Az-Tech Medicine
Natural History, Dec, 1999 by Rob Nicholson
The book's thirteen chapters deal with close to hundred afflictions, beginning with those of the scalp and head and working downward. Leprosy, heart pain, venereal diseases, and "tubercles of the breast" are considered along with more mundane ailments such as "fetid breath," "odor of the armpits," and "rumbling of the abdomen." The final chapter is ominously titled "Of Certain Signs of One Who Is Going to Die."
The medications are drawn from animal, vegetable, and mineral sources, many of which seem preposterous by today's standards, such as calcareous kidney stones and the charred excrement of various birds and animals. (Keep in mind, however, that Premarin, a currently popular estrogen-replacement medication, is derived from the urine of pregnant mares.) The Badianus prescriptions commonly are for combinations of materials, mostly of botanical origin, such as barks, flowers, roots, and woods. The potions pose a puzzle for modern pharmacological researchers, who hope to tease out of each complex stew the one molecule that may be the main active ingredient.

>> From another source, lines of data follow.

===== src/rtl/demux1to3_16b.sv =====
// demux1to3_16b: steers one WIDTH-bit word to one of three registered slots
// (b, c, d) selected by {in1,in0}. Select 00 discards the word.
// Each slot holds one word behind a valid/ready handshake and can be drained
// and refilled on the same edge, so a busy slot never shows a bubble.
// Optional feature: define DROP_CNT_EN to add the saturating drop_cnt output.

// One-entry holding register for a single destination slot.
module demux1to3_16b_slot #(
  parameter int WIDTH = 16
) (
  input  logic             clkpos,
  input  logic             rstn,
  input  logic             fill,
  input  logic [WIDTH-1:0] din,
  input  logic             rdy,
  output logic [WIDTH-1:0] q,
  output logic             vld
);

  // A fill wins over a drain, which keeps valid high with the new word.
  // The data register is only written on a fill, so it keeps its last word after a drain.
  always_ff @(posedge clkpos or negedge rstn) begin
    if (!rstn) begin
      q   <= '0;
      vld <= 1'b0;
    end else if (fill) begin
      q   <= din;
      vld <= 1'b1;
    end else if (vld && rdy) begin
      vld <= 1'b0;
    end
  end

endmodule

module demux1to3_16b #(
  parameter int WIDTH = 16,
  parameter int CNT_W = 8
) (
`ifdef DROP_CNT_EN
  output logic [CNT_W-1:0] drop_cnt,
`endif
  input  logic             clkpos,
  input  logic             rstn,
  input  logic [WIDTH-1:0] in_data,
  input  logic             in0,
  input  logic             in1,
  input  logic             in_valid,
  output logic             in_ready,
  output logic [WIDTH-1:0] b,
  output logic             b_valid,
  input  logic             b_ready,
  output logic [WIDTH-1:0] c,
  output logic             c_valid,
  input  logic             c_ready,
  output logic [WIDTH-1:0] d,
  output logic             d_valid,
  input  logic             d_ready
);

  localparam int NS = 3;

  logic [1:0]                sel;
  logic                      accept;
  logic [NS-1:0]             slot_vld;
  logic [NS-1:0]             slot_rdy;
  logic [NS-1:0]             slot_fill;
  logic [NS-1:0][WIDTH-1:0]  slot_q;

  assign sel      = {in1, in0};
  assign slot_rdy = {d_ready, c_ready, b_ready};
  assign accept   = in_valid & in_ready;

  // Only the selected slot can stall the input; the discard leg always accepts.
  always_comb begin
    in_ready = 1'b1;
    if (sel != 2'b00) in_ready = ~slot_vld[sel - 2'd1] | slot_rdy[sel - 2'd1];
  end

  // Slot i takes select code i+1.
  for (genvar i = 0; i < NS; i++) begin : g_slot
    assign slot_fill[i] = accept & (sel == 2'(i + 1));
    demux1to3_16b_slot #(.WIDTH(WIDTH)) u_slot (
      .clkpos (clkpos),
      .rstn   (rstn),
      .fill   (slot_fill[i]),
      .din    (in_data),
      .rdy    (slot_rdy[i]),
      .q      (slot_q[i]),
      .vld    (slot_vld[i])
    );
  end

  assign b       = slot_q[0];
  assign c       = slot_q[1];
  assign d       = slot_q[2];
  assign b_valid = slot_vld[0];
  assign c_valid = slot_vld[1];
  assign d_valid = slot_vld[2];

`ifdef DROP_CNT_EN
  // Count accepted discards, sticking at all-ones rather than wrapping.
  always_ff @(posedge clkpos or negedge rstn) begin
    if (!rstn)                                      drop_cnt <= '0;
    else if (accept && sel == 2'b00 && drop_cnt != '1) drop_cnt <= drop_cnt + 1'b1;
  end
`endif

endmodule


===== config.mk =====
export PLATFORM = sky130hd
export DESIGN_NAME = demux1to3_16b
export DESIGN_NICKNAME = d
export VERILOG_FILES = /design/src/rtl/demux1to3_16b.sv
export SDC_FILE = /design/constraint.sdc
export NUM_CORES = 1
export LEC_CHECK = 0
export CORE_ASPECT_RATIO = 1.25
export CORE_UTILIZATION = 48
export DETAILED_ROUTE_END_ITERATION = 7
export PLACE_DENSITY = 0.8
export SYNTH_ARGS = -nofsm -noshare
export SYNTH_HDL_FRONTEND = slang
export SYNTH_HIERARCHICAL = 1
export SYNTH_SLANG_ARGS = --single-unit

===== constraint.sdc =====
create_clock -name clkpos -period 4 [get_ports clkpos]
set_input_delay 1.2 -clock clkpos [delete_from_list [all_inputs] [get_ports clkpos]]
set_output_delay 1.2 -clock clkpos [all_outputs]
set_load 0.01 [all_outputs]

==> run_results.csv <==
group,metric,value,unit
status,outcome,"finished clean",
job,drv_cap,0,
clock_tree,ctsHoldBuffers,0,
drt,firstDrtPassIters,3,
clock_tree,cts_setup_buffers,0,
finish,diodes,0,
yosys,syn_inst,130,
yosys,syn_area,0.00219,sq mm
global_routing,grt_pass1_vias,1544,
placed_design,hpwl,3320,um
clock_tree,clk_latency,310,ps
global_routing,grt_max_degree,52,
drt,ant_nets,0,
global_routing,antenna_found_initial,0,
clock_tree,cts.path.max_buffers,2,
clock_tree,clkSinkCount,51,
worst_setup_path,crit_start,"in1",
floorplanning,die_height,77.5,um
drt,post-route-drc-count,0,
power,total_leakage_power,1.37,nW
global_routing,grt_usage,20.6,%
clock_tree,cts_buffers,5,
clock_tree,clk_pin_slew,90,ps
global_routing,grt_remaining_overflow,0,
yosys,yosysUniqueCellTypes,15,
worst_setup_path,crit_path_end_kind,"output port",
drt,drt-initial-drc-count,50,
sta,setup_tns,0,ps
power,pwr_density_cell,487,mW/mm^2
worst_setup_path,regToRegEndpoint,"g_slot[2].u_slot/q[2]",
power,vdd_drop_max,0.296,mV
finish,multi_input_area,815,sq um
power,finalPower,1.51,mW
placed_design,placedCellCount,267,
drt,num_vias,1393,
sta,hold_violations,0,
sta,rsz0062_at_grt,"no",
floorplanning,initial_core_util,49.8,%
finish,drive_gt1_share,34.6,%
worst_setup_path,ff2ff_setup_slack,2190,ps
drt,vias_per_cell,5.07,
yosys,yosysWarnings,6,
worst_setup_path,path_class,"primary input to output port",
yosys,yosys-top-cells-area,"dfrtp_1 58%, mux2_4 19%, mux2_2 11%, buf_12 2.7%, ha_1 2.3%",
sta,slew_headroom,27.9,%
floorplanning,coreArea,0.00439,sq mm
finish,fillers,329,
finish,final_cell_area,0.00310,sq mm
finish,ff_latch_area,0.00128,sq mm
finish,final_common_cell,"clkdlybuf4s50_1",
drt,drt-total-wl,4610,um
yosys,yosysTopAreaCell,"dfrtp_1",
finish,final_cell_mix,"73 x clkdlybuf4s50_1, 51 x dfrtp_1, 27 x mux2_4",
hold_path,hold_path_end,"g_slot[0].u_slot/q[3]",
sta,fin_crit_sh,97.1,%
finish,finish.utilization,70.6,%
sta,finalSetupViolations,0,
global_routing,grt_pass1_wl,7560,um
clock_tree,cts_tree,"done",
hold_path,min_path_type,"flip-flop to flip-flop",
yosys,synth_top_area_share,58.3,%
sta,worstMarginPinSlew,1080,ps
sta,fmax,257,MHz
hold_path,min_from,"g_slot[0].u_slot/q[3]",
worst_setup_path,reg2regPathDepth,6,
yosys,yosysSeqAreaShare,58.3,%
sta,drv_slew,0,
worst_setup_path,critPathArrivalTime,2680,ps
yosys,synth.avg_cell_area,16.8,sq um
sta,clock_skew,9.39,ps
sta,period_minus_slack,3880,ps
floorplanning,die_w,62.4,um
yosys,synth.ff_latch_count,51,
clock_tree,cts-root-buf,"clkbuf_8",
clock_tree,cts_max_level,2,
placed_design,dpl_cell_area,0.00301,sq mm
finish,area_growth,41.7,%
hold_path,whs_path_depth,1,
floorplanning,ios,76,
worst_setup_path,startpoint_type,"primary input",
drt,avgRoutedWirePerCell,16.7,um
worst_setup_path,critPathMaxFanout,2,
finish,finalNonFillerCells,275,
placed_design,gp_congestion,0.789,
worst_setup_path,worst_ep_required_time,2800,ps
yosys,synthesis.nets,158,
worst_setup_path,worstReg2RegStart,"g_slot[0].u_slot/vld",
finish,nNetsFinal,244,
floorplanning,placement_rows,27,
placed_design,io_buffers,75,
floorplanning,dieArea,0.00483,sq mm
[cell families (layout without fill, tap and decap cells)]
group | count (synthesis) | after routing | share of synthesized area, %
compound gates | 9 | 9 | 3.20
simple gates | 6 | 6 | 1.54
mux | 48 | 48 | 29.3
flops | 51 | 51 | 58.3
buf+inv | 12 | 99 | 5.32
fa+ha+maj | 4 | 4 | 2.29
[registers in the layout (all words and copies together) (netlist names)]
register / count
g_slot.u_slot/q: 48
g_slot.u_slot/vld: 3
[repair_timing]
item / in CTS / in global routing
gates resized for setup: 1 / 0
setup endpoints to repair: 1 / 0
endpoints found under the hold margin: 0 / 0
[cell type report]
cell class,count,share of cell area (%)
sequential,51,41.2
timing repair buffer,85,26.4
multi-input combinational,67,26.3
tap,58,2.34
clock buffer,5,2.22
clock inverter,3,0.847
inverter,6,0.726
[metrics by stage]
stage | hold slack (ps) | setup WS, ps
detailed placement | 497 | -117
global route | 539 | 4.56
finish | 512 | 116
CTS | 518 | 110
global placement | 489 | -7.24
floorplan | 548 | 884
[cell usage after synthesis]
master	n
nand2b_4	1
buf_6	3
a21o_2	3
mux2_4	27
dfrtp_1	51
mux2_2	21
inv_1	6
ha_1	4
nand2_1	4
nand3_1	1
a31oi_2	1
a31oi_1	3
buf_12	3
o21bai_1	1
o21ai_1	1
[how the worst max path moves through the flow]
stage,end,slack [ps],depth (start not counted)
after global routing,in_ready,5,6
after floorplan,in_ready,880,4
after detailed placement,in_ready,-120,6
after global placement,in_ready,-7,6
final,in_ready,120,6
after CTS,in_ready,110,6
[power by group]
group          internal (mW)  leakage, nW  switching (mW)
Combinational          0.341        0.715           0.175
Sequential             0.628        0.610          0.0672
Clock                  0.129       0.0491           0.171
[routing by layer]
layer  track usage, %  vias to the layer above  wire length (um)
met5                0                        -                 0
met4             7.44                        0                61
met3             6.03                        9               270
met2             38.0                       59              2450
met1             22.1                      703              1830
li1                 -                      622                 -
[worst max-delay path, cell delays in order]
cell and delay [ps]:
clkdlybuf4s50_1 490, inv_1 70, ha_1 290, a31oi_2 220, nand3_1 100, dlygate4sd2_1 300
No activity file was read; power rests on OpenSTA's default activity.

Many of the plants that have been identified are powerhouse producers of efficacious medicinal compounds. Argemone grandiflora, a close relative of the painkilling opium poppy, was known to the Aztecs as chicalote, an analgesic for reducing pain in the groin. Two plates depict Dioscorea (the genus to which true yams belong), some species of which contain powerful steroidal sapogenins. In the 1940s one Mexican species brought a fortune to chemists who discovered how to synthesize the human hormones progesterone (used in oral contraceptives) and testosterone from chemicals held in the plant's tuberous root system.
Conspicuously absent from the volume are most of the hallucinogenic plants found in the other Aztec herbals, such as the sacred cactus peyotl and the mushroom teonanacatl. Perhaps the friars overseeing the project considered it unseemly to recommend these to the court of Spain. The self-deprecating tone of the introduction similarly suggests caution: "Would that we Indians could make a book worthy in the King's sight, for this is certainly most unworthy to come before the sight of such great majesty. But you will recollect that we poor unhappy Indians are inferior to all mortals, and for that reason our poverty and insignificance implanted in us by nature merit your indulgence."
The illustrations are for the most part simple and stylized, far from the photo-realist botanical renderings we've become accustomed to. They don't compare in accuracy with the woodcuts in European herbals produced at about the same time or with the botanical representations of such great Renaissance artists as Albrecht Durer. Nevertheless, some plants are instantly recognizable. A favorite of mine is the depiction of huacalxochitl, identifiable to any botanist as a member of the arum family, which includes jack-in-the-pulpit. The flower shows all the classic features: a white columnar spadix surrounded by a hooded spathe, green outside and aflame with red inside.